(ENTRIES SUPPLIED)
■ ■ ■ ■ ■ ■ ■

[src/rtl/kpi_pkg.sv]
// Shared types and constants for the keyframe pose interpolator.
// No dependencies; imported by every module of the block.
`default_nettype none
package kpi_pkg;
	localparam int MAX_KEYS = 256;
	localparam int AW = $clog2(MAX_KEYS);
	localparam int CW = AW + 1;

	localparam logic REG_START_TIME = 1'b0;
	localparam logic REG_RECORD_INTERVAL = 1'b1;
	localparam logic OP_RECORD = 1'b0;
	localparam logic OP_QUERY = 1'b1;

	typedef struct packed {
		logic               op;
		logic signed [31:0] time_value;
		logic signed [31:0] pos_x_in;
		logic signed [31:0] pos_y_in;
		logic signed [31:0] pos_z_in;
		logic signed [15:0] pitch_in;
		logic signed [15:0] bank_in;
		logic signed [15:0] heading_in;
		logic signed [15:0] segment_in;
	} in_item_t;

	typedef struct packed {
		logic               done_res;
		logic signed [31:0] pos_x_out;
		logic signed [31:0] pos_y_out;
		logic signed [31:0] pos_z_out;
		logic signed [15:0] pitch_out;
		logic signed [15:0] bank_out;
		logic signed [15:0] heading_out;
		logic signed [15:0] segment_out;
	} out_item_t;

	typedef struct packed {
		logic signed [31:0] t;
		logic signed [31:0] x;
		logic signed [31:0] y;
		logic signed [31:0] z;
		logic signed [15:0] p;
		logic signed [15:0] b;
		logic signed [15:0] h;
		logic signed [15:0] seg;
	} key_t;

	// Handshake between the sequencer and the serial divider.
	typedef struct packed {
		logic start;
		logic busy;
	} div_ctl_t;
endpackage
`default_nettype wire

[src/rtl/kpi_mul.sv]
// Shared signed 32x32 multiplier with a registered floor(a*s >> 16) result.
// Depends on kpi_pkg.
`default_nettype none
module kpi_mul
	import kpi_pkg::*;
(
	input  wire logic               clk,
	input  wire logic signed [31:0] a,
	input  wire logic signed [31:0] s,
	output logic signed [31:0]      prod_q
);
	logic signed [63:0] p;
	assign p = a * s;
	always_ff @(posedge clk) begin
		prod_q <= p[47:16];
	end
endmodule
`default_nettype wire

[config.mk]
export PLATFORM = sky130hd
export DESIGN_NAME = kpi_mul
export DESIGN_NICKNAME = d
export VERILOG_FILES = /design/src/rtl/kpi_pkg.sv /design/src/rtl/kpi_mul.sv
export SDC_FILE = /design/constraint.sdc
export NUM_CORES = 2
export LEC_CHECK = 0
export BUFFER_PORTS_ARGS = -buffer_cell sky130_fd_sc_hd__buf_2
export CORE_MARGIN = 2
export CORE_UTILIZATION = 35
export CTS_BUF_LIST = sky130_fd_sc_hd__clkbuf_8
export CTS_CLUSTER_SIZE = 20
export DETAILED_ROUTE_END_ITERATION = 8
export GPL_TIMING_DRIVEN = 0
export PLACE_DENSITY = 0.5
export SYNTH_ARGS = -nofsm -noshare
export SYNTH_HDL_FRONTEND = slang
export SYNTH_SLANG_ARGS = --single-unit
[constraint.sdc]
create_clock -name clk -period 22.9 [get_ports clk]
set_clock_uncertainty 0.05 [all_clocks]
set_input_delay 4.58 -clock clk [delete_from_list [all_inputs] [get_ports clk]]
set_output_delay 4.58 -clock clk [all_outputs]
set_load 0.01 [all_outputs]
Word level (Yosys, flattened, before mapping):

Cells that the tools add are included.
W data, S select, Z words.

* memory bits (read-only): 0
* memory bits (writable): 0
* memories kept: 0
* latch bits: 0
* register bits after elaboration: 32
* input bits: 65

* div/mod/pow operators: 0
* muxes and demuxes: 0
* multipliers: 1
* shift operators: 0
* $add $sub $neg: 0
* $lt $le $gt $ge: 0
* bitwise operators: 0
* reductions and logical operators: 0
* eq/ne operators: 0

Operator list (number)
* $mul A32 B32 Y48: 1

Logic depth before layout (Yosys ltp):

* word-level depth: 1
* gate-level depth with buffers: 28
* mapped depth without buffers: 26

Worst setup path before layout:

Ideal clock, no wire load.

* kind: input to register
* start: in a[18]
* end: reg prod_q[29]
* setup time: 0.122 ns
* stages: 22
* buffers on the path: 2
* arrival time: 11.107 ns
* slack: 11.621 ns
* cell sequence: clkbuf_1 > clkbuf_1 > nand2_1 > fa_1 > fa_1 > fa_1 > fa_1 > inv_1 > fa_1 > fa_1 > fa_1 > fa_1 > ha_1 > a21o_1 > a21o_1 > a221oi_2 > o21ai_1 > a2111oi_4 > o21ai_2 > nand3_2 > nor3b_1 > a311o_1

* longest elaborated chain between the ends: 1

Ends and longest elaborated chain
* start, declared: RTL line kpi_mul.sv:8 `input wire logic signed [31:0] a,`
* $mul A32 B32 Y48: RTL line kpi_mul.sv:13 `assign p = a * s;`
* net p[45]: RTL line kpi_mul.sv:12 `logic signed [63:0] p;`
* end signal, assigned: RTL line kpi_mul.sv:15 `prod_q <= p[47:16];`
* end, declared: RTL line kpi_mul.sv:10 `output logic signed [31:0] prod_q`

The timed path passes the listed nets, and every way through them passes these cells.

Worst setup path in the final report:

Ends and elaborated chain as after synthesis.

■ ■ ■ ■ ■ ■ ■

Please output each entry above exactly, leaving nothing out.

[src/rtl/kpi_pkg.sv]
// Shared types and constants for the keyframe pose interpolator.
// No dependencies; imported by every module of the block.
`default_nettype none
package kpi_pkg;
	localparam int MAX_KEYS = 256;
	localparam int AW = $clog2(MAX_KEYS);
	localparam int CW = AW + 1;

	localparam logic REG_START_TIME = 1'b0;
	localparam logic REG_RECORD_INTERVAL = 1'b1;
	localparam logic OP_RECORD = 1'b0;
	localparam logic OP_QUERY = 1'b1;

	typedef struct packed {
		logic               op;
		logic signed [31:0] time_value;
		logic signed [31:0] pos_x_in;
		logic signed [31:0] pos_y_in;
		logic signed [31:0] pos_z_in;
		logic signed [15:0] pitch_in;
		logic signed [15:0] bank_in;
		logic signed [15:0] heading_in;
		logic signed [15:0] segment_in;
	} in_item_t;

	typedef struct packed {
		logic               done_res;
		logic signed [31:0] pos_x_out;
		logic signed [31:0] pos_y_out;
		logic signed [31:0] pos_z_out;
		logic signed [15:0] pitch_out;
		logic signed [15:0] bank_out;
		logic signed [15:0] heading_out;
		logic signed [15:0] segment_out;
	} out_item_t;

	typedef struct packed {
		logic signed [31:0] t;
		logic signed [31:0] x;
		logic signed [31:0] y;
		logic signed [31:0] z;
		logic signed [15:0] p;
		logic signed [15:0] b;
		logic signed [15:0] h;
		logic signed [15:0] seg;
	} key_t;

	// Handshake between the sequencer and the serial divider.
	typedef struct packed {
		logic start;
		logic busy;
	} div_ctl_t;
endpackage
`default_nettype wire

[src/rtl/kpi_mul.sv]
// Shared signed 32x32 multiplier with a registered floor(a*s >> 16) result.
// Depends on kpi_pkg.
`default_nettype none
module kpi_mul
	import kpi_pkg::*;
(
	input  wire logic               clk,
	input  wire logic signed [31:0] a,
	input  wire logic signed [31:0] s,
	output logic signed [31:0]      prod_q
);
	logic signed [63:0] p;
	assign p = a * s;
	always_ff @(posedge clk) begin
		prod_q <= p[47:16];
	end
endmodule
`default_nettype wire

[config.mk]
export PLATFORM = sky130hd
export DESIGN_NAME = kpi_mul
export DESIGN_NICKNAME = d
export VERILOG_FILES = /design/src/rtl/kpi_pkg.sv /design/src/rtl/kpi_mul.sv
export SDC_FILE = /design/constraint.sdc
export NUM_CORES = 2
export LEC_CHECK = 0
export BUFFER_PORTS_ARGS = -buffer_cell sky130_fd_sc_hd__buf_2
export CORE_MARGIN = 2
export CORE_UTILIZATION = 35
export CTS_BUF_LIST = sky130_fd_sc_hd__clkbuf_8
export CTS_CLUSTER_SIZE = 20
export DETAILED_ROUTE_END_ITERATION = 8
export GPL_TIMING_DRIVEN = 0
export PLACE_DENSITY = 0.5
export SYNTH_ARGS = -nofsm -noshare
export SYNTH_HDL_FRONTEND = slang
export SYNTH_SLANG_ARGS = --single-unit
[constraint.sdc]
create_clock -name clk -period 22.9 [get_ports clk]
set_clock_uncertainty 0.05 [all_clocks]
set_input_delay 4.58 -clock clk [delete_from_list [all_inputs] [get_ports clk]]
set_output_delay 4.58 -clock clk [all_outputs]
set_load 0.01 [all_outputs]
Word level (Yosys, flattened, before mapping):

Cells that the tools add are included.
W data, S select, Z words.

* memory bits (read-only): 0
* memory bits (writable): 0
* memories kept: 0
* latch bits: 0
* register bits after elaboration: 32
* input bits: 65

* div/mod/pow operators: 0
* muxes and demuxes: 0
* multipliers: 1
* shift operators: 0
* $add $sub $neg: 0
* $lt $le $gt $ge: 0
* bitwise operators: 0
* reductions and logical operators: 0
* eq/ne operators: 0

Operator list (number)
* $mul A32 B32 Y48: 1

Logic depth before layout (Yosys ltp):

* word-level depth: 1
* gate-level depth with buffers: 28
* mapped depth without buffers: 26

Worst setup path before layout:

Ideal clock, no wire load.

* kind: input to register
* start: in a[18]
* end: reg prod_q[29]
* setup time: 0.122 ns
* stages: 22
* buffers on the path: 2
* arrival time: 11.107 ns
* slack: 11.621 ns
* cell sequence: clkbuf_1 > clkbuf_1 > nand2_1 > fa_1 > fa_1 > fa_1 > fa_1 > inv_1 > fa_1 > fa_1 > fa_1 > fa_1 > ha_1 > a21o_1 > a21o_1 > a221oi_2 > o21ai_1 > a2111oi_4 > o21ai_2 > nand3_2 > nor3b_1 > a311o_1

* longest elaborated chain between the ends: 1

Ends and longest elaborated chain
* start, declared: RTL line kpi_mul.sv:8 `input wire logic signed [31:0] a,`
* $mul A32 B32 Y48: RTL line kpi_mul.sv:13 `assign p = a * s;`
* net p[45]: RTL line kpi_mul.sv:12 `logic signed [63:0] p;`
* end signal, assigned: RTL line kpi_mul.sv:15 `prod_q <= p[47:16];`
* end, declared: RTL line kpi_mul.sv:10 `output logic signed [31:0] prod_q`

The timed path passes the listed nets, and every way through them passes these cells.

Worst setup path in the final report:

Ends and elaborated chain as after synthesis.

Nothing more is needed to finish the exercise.